What this task involves:
Across the entries below, the lines containing "registers" should be counted and only their number returned.

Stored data
********

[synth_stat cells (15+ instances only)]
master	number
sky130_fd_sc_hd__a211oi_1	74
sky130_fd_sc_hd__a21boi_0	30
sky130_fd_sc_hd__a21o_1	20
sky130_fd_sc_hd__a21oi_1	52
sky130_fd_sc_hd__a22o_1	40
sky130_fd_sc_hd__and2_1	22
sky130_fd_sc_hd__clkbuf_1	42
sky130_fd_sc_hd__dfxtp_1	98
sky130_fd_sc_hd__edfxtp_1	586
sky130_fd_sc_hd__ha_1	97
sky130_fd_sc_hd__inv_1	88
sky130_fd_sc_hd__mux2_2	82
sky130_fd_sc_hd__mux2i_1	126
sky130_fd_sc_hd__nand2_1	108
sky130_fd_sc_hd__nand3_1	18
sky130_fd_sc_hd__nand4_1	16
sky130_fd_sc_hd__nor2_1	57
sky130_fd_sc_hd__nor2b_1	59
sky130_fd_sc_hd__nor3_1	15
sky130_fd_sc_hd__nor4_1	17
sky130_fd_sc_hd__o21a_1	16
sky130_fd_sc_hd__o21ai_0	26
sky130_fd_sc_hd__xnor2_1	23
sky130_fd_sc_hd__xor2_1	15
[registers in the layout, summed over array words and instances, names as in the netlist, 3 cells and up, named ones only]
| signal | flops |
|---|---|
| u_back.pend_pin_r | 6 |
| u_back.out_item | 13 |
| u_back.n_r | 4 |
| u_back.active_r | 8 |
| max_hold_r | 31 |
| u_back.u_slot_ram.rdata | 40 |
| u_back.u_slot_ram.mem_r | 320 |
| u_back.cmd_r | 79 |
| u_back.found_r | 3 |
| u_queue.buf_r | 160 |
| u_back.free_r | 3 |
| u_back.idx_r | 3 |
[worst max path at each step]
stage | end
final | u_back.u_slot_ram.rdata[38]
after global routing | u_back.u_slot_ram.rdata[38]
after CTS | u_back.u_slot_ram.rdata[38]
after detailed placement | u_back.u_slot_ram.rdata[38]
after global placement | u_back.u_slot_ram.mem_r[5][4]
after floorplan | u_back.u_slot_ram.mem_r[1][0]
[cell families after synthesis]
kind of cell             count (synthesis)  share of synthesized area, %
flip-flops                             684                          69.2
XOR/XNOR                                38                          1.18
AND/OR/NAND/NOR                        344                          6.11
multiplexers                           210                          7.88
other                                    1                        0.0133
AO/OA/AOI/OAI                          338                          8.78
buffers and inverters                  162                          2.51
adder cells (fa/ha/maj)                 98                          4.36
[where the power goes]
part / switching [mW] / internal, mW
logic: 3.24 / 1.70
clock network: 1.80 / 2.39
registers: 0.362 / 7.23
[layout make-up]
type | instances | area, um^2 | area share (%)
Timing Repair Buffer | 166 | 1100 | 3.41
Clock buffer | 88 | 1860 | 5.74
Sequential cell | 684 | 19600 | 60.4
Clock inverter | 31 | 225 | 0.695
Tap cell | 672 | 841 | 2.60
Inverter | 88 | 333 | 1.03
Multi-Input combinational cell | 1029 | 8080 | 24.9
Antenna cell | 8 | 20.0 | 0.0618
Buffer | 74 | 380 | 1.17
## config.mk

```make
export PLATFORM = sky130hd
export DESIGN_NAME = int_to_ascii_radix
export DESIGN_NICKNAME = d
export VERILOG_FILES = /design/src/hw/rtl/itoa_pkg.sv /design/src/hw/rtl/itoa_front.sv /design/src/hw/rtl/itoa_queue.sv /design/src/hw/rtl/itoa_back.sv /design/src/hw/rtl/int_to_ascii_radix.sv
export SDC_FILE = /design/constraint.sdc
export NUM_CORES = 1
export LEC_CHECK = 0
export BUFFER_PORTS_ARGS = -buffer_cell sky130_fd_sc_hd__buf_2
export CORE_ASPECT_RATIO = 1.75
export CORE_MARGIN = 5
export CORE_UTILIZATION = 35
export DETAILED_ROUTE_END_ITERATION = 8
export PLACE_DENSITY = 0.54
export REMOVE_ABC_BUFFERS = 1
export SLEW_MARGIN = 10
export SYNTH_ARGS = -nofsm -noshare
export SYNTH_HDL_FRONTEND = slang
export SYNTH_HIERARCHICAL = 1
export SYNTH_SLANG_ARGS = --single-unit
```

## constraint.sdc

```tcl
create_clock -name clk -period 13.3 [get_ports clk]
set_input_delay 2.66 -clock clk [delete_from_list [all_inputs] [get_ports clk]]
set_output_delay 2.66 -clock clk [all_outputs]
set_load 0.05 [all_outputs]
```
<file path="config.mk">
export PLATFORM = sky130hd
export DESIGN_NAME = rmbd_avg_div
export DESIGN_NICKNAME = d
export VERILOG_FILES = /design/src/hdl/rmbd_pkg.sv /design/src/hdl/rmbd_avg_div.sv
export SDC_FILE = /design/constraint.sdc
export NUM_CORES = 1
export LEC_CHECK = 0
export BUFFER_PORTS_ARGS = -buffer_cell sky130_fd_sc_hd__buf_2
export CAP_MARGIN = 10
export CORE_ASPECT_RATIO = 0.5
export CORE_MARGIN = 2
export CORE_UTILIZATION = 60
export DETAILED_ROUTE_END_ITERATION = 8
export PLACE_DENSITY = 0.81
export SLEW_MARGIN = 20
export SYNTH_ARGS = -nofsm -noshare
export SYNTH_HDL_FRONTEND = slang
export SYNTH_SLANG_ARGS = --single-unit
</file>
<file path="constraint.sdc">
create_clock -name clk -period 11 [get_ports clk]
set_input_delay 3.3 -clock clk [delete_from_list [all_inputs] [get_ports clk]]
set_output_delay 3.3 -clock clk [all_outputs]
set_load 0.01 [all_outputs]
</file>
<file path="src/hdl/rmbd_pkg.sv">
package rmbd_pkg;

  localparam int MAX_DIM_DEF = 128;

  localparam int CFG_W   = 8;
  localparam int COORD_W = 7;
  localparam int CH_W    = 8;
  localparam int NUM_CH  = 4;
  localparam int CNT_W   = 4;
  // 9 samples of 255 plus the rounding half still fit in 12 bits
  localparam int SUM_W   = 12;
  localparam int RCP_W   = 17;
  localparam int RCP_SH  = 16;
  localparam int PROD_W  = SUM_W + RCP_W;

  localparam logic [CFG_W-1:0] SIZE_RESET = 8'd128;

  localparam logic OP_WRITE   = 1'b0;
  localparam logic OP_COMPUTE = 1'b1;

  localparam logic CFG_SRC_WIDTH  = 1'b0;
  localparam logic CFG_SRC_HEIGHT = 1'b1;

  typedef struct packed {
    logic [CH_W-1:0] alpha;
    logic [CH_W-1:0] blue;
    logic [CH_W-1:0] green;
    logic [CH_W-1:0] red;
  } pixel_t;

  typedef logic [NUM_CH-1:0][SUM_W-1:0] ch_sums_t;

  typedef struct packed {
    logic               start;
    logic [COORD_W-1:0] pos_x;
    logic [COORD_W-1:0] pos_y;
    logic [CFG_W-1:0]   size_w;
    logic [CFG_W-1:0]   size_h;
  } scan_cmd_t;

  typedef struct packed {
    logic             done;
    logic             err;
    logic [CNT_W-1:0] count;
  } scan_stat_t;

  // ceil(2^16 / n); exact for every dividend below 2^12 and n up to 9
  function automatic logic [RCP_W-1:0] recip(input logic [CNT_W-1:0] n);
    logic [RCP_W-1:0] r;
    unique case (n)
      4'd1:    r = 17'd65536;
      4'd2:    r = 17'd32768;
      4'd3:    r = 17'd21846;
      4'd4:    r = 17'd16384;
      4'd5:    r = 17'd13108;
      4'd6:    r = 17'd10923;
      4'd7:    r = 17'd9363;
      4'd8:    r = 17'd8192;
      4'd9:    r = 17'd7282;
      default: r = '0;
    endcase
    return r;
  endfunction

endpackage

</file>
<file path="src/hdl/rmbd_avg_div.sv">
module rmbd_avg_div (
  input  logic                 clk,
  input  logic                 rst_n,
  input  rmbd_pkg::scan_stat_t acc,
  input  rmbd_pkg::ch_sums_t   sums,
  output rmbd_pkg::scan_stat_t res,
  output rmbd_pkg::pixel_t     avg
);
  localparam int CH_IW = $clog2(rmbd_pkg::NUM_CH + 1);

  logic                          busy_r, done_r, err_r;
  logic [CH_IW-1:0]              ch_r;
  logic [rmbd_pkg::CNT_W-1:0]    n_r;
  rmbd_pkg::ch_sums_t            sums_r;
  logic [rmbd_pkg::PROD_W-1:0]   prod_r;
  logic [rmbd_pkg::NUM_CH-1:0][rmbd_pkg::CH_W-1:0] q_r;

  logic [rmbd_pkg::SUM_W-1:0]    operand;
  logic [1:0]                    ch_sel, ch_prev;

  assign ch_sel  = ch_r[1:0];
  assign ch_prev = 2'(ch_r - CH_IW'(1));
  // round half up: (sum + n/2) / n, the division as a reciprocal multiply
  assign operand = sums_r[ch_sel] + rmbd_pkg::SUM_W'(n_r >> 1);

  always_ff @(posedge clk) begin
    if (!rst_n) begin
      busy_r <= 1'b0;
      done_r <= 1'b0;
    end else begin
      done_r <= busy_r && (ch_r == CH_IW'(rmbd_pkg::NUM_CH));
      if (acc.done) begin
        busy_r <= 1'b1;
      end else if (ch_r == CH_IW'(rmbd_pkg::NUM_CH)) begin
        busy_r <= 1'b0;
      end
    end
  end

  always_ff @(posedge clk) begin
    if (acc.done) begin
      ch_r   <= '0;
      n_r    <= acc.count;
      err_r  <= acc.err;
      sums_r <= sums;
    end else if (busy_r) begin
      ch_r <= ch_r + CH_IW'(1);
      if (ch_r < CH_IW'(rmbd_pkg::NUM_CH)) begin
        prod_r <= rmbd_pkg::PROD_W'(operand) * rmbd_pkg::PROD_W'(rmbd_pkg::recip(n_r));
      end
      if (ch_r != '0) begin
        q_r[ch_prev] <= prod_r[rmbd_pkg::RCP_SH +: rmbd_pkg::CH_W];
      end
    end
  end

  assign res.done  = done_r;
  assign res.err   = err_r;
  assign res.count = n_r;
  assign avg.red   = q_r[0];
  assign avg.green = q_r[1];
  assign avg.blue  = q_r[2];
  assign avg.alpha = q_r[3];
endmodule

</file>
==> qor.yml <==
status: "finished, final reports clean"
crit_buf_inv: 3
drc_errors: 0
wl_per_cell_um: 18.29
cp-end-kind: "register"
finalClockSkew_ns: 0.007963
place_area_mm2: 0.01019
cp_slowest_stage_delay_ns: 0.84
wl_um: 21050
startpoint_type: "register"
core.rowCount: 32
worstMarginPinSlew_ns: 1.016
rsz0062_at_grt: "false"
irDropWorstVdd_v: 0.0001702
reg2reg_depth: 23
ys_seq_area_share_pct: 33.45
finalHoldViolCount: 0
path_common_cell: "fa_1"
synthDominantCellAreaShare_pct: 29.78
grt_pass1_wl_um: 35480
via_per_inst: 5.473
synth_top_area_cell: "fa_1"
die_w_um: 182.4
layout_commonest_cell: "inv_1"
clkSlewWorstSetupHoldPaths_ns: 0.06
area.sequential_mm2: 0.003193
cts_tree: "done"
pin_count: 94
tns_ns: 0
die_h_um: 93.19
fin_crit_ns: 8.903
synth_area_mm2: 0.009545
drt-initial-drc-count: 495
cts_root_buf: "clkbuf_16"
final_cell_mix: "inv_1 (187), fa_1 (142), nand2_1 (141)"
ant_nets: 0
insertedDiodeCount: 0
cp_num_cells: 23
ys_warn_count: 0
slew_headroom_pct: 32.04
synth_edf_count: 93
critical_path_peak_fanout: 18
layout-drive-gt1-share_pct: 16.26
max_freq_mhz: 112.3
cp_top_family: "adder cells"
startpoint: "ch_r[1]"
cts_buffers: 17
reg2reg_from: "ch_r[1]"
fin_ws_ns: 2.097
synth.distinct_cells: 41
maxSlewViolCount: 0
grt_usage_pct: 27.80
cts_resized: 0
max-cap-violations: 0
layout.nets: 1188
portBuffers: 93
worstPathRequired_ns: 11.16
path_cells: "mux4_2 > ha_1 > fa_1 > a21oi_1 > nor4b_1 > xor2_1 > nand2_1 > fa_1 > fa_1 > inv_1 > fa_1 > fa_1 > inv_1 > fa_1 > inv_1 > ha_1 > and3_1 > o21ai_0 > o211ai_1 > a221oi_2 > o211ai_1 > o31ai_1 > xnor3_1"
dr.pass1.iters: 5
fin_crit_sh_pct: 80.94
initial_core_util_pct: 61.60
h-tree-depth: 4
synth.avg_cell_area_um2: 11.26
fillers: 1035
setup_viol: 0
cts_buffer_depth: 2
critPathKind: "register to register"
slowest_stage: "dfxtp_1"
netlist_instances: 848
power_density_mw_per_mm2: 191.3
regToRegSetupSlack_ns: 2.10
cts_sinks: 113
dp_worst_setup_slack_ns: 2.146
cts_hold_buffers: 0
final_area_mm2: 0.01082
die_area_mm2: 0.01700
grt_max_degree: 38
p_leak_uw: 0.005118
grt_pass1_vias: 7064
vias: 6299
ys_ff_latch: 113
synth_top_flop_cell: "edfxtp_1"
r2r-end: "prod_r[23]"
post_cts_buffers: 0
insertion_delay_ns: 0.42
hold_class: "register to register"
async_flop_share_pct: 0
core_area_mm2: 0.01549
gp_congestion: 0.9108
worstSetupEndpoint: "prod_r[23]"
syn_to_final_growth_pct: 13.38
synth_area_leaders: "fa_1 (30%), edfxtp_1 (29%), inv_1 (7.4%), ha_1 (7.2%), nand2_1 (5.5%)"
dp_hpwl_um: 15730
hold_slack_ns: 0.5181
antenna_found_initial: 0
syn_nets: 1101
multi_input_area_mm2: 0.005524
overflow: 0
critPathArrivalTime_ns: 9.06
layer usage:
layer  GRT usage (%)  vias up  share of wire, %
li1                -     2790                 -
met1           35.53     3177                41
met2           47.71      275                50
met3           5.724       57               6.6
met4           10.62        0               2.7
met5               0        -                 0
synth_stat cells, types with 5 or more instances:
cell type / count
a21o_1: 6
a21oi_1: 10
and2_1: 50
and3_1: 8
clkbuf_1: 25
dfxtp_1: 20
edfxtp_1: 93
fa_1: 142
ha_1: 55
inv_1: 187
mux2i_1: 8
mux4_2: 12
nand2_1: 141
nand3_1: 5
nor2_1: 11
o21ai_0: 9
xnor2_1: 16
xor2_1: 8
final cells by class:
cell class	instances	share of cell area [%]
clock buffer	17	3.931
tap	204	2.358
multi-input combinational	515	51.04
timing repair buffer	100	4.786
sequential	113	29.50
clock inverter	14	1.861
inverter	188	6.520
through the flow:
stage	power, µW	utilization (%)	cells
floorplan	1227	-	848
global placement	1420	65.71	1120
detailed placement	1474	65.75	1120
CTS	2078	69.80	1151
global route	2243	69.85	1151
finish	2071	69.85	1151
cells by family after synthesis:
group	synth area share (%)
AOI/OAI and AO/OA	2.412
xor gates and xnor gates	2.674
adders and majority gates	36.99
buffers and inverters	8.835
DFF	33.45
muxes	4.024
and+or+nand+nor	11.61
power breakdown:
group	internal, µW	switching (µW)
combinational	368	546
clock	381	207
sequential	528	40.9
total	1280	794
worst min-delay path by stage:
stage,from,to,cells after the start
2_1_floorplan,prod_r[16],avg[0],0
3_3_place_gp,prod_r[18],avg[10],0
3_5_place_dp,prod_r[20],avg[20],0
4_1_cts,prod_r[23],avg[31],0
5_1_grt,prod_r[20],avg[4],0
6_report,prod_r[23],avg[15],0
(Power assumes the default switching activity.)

********

Response:
2